#### [Instructions for the task]
Would you please transcribe, exactly as written, the lines of the entries below starting at the one that holds "global placement,12900,0.458,18.0,46.2,81400" and ending at the one that holds "## logic make-up after synthesis", both included?

####

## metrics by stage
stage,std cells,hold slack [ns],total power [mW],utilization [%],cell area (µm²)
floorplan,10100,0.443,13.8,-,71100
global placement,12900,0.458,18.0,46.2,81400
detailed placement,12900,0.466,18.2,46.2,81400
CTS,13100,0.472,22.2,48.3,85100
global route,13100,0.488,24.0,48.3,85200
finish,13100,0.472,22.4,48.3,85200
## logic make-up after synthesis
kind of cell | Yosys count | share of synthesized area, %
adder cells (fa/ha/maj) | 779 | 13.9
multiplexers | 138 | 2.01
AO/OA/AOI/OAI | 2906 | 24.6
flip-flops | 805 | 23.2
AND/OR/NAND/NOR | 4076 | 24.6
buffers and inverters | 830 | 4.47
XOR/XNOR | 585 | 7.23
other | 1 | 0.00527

####

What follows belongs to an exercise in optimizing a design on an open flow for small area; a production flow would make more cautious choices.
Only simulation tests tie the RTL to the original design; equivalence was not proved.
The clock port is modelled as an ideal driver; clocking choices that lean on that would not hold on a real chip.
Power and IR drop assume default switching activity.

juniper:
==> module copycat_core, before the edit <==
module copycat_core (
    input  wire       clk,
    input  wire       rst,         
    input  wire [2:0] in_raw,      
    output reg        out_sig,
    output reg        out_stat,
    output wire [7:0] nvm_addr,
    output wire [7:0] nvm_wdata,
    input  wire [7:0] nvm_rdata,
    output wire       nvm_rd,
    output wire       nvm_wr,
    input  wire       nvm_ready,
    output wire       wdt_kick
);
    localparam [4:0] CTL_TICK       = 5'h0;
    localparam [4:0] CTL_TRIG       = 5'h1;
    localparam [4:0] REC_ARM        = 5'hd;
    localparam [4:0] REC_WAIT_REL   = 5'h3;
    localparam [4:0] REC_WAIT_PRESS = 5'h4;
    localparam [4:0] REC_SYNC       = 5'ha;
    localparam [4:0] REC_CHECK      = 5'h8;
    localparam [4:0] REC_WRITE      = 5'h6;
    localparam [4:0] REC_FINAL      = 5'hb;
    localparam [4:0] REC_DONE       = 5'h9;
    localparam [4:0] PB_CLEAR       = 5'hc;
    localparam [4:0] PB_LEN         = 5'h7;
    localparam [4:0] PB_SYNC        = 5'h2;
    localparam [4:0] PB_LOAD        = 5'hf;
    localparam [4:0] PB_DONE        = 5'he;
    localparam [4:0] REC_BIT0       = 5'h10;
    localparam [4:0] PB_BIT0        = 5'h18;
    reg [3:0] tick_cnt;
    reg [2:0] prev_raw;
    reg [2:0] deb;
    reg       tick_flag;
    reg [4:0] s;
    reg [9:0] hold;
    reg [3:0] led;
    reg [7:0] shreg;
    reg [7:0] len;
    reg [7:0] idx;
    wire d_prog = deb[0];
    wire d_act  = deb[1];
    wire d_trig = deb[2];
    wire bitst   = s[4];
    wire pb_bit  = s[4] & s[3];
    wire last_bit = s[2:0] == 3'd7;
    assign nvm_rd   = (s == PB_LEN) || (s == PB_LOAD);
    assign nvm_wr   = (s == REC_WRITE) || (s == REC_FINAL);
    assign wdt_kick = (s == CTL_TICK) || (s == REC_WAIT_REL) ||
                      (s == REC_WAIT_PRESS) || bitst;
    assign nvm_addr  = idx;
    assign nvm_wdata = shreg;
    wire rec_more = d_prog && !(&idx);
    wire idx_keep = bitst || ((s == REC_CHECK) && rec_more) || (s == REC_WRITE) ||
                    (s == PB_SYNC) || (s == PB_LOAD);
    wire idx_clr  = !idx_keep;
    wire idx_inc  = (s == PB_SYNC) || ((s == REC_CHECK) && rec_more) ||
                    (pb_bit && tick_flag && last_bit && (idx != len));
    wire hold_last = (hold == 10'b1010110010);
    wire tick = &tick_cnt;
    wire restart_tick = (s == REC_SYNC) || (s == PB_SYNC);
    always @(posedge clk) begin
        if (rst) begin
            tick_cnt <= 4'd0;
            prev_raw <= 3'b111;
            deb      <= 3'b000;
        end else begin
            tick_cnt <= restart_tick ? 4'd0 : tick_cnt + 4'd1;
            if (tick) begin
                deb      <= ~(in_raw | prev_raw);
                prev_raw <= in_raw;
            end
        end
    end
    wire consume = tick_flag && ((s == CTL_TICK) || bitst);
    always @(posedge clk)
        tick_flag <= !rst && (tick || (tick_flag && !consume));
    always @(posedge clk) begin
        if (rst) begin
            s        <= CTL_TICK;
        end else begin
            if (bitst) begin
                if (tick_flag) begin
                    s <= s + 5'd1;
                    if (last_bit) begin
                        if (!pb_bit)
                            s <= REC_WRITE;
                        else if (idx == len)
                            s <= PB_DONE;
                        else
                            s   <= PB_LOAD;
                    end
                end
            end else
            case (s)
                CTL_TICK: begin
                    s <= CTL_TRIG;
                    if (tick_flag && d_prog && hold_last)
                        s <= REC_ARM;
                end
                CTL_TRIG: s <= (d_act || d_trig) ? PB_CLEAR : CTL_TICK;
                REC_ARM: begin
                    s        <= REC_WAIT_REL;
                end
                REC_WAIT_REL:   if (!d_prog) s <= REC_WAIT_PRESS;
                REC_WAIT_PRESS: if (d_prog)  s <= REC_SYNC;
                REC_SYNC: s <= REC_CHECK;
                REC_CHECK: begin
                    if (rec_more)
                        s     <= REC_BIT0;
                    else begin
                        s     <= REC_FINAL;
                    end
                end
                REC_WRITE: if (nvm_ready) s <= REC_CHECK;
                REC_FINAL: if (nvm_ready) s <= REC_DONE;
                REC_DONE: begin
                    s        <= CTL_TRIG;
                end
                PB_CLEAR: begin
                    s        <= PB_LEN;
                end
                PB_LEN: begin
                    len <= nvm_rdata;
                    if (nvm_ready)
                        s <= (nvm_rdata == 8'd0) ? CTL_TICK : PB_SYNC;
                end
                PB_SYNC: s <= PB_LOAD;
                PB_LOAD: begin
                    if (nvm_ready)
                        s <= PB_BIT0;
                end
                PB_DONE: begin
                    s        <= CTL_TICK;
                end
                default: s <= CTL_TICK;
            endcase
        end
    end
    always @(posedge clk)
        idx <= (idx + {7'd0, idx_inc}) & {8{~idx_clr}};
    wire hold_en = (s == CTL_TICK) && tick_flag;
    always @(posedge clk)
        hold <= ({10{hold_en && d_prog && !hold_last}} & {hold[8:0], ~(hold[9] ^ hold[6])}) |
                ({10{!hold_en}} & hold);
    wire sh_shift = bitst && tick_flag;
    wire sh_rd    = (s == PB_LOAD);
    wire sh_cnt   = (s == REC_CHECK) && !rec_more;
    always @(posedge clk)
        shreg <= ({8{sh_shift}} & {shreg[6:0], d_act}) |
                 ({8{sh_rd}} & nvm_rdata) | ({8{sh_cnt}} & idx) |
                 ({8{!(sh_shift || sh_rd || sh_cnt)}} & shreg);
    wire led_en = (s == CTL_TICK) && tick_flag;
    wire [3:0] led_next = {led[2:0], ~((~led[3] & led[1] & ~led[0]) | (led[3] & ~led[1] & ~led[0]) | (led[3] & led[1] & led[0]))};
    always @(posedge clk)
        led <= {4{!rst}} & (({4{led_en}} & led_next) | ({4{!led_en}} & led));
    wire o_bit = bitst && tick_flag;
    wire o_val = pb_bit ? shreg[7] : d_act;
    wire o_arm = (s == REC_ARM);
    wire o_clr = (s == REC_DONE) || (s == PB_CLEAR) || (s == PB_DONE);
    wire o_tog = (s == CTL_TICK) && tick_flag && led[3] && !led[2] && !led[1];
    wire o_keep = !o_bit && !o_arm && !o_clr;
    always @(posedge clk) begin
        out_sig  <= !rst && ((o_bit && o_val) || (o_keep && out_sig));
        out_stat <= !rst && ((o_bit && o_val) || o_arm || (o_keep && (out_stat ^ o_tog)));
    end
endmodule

####

#### [Reply to the task]
global placement,12900,0.458,18.0,46.2,81400
detailed placement,12900,0.466,18.2,46.2,81400
CTS,13100,0.472,22.2,48.3,85100
global route,13100,0.488,24.0,48.3,85200
finish,13100,0.472,22.4,48.3,85200
## logic make-up after synthesis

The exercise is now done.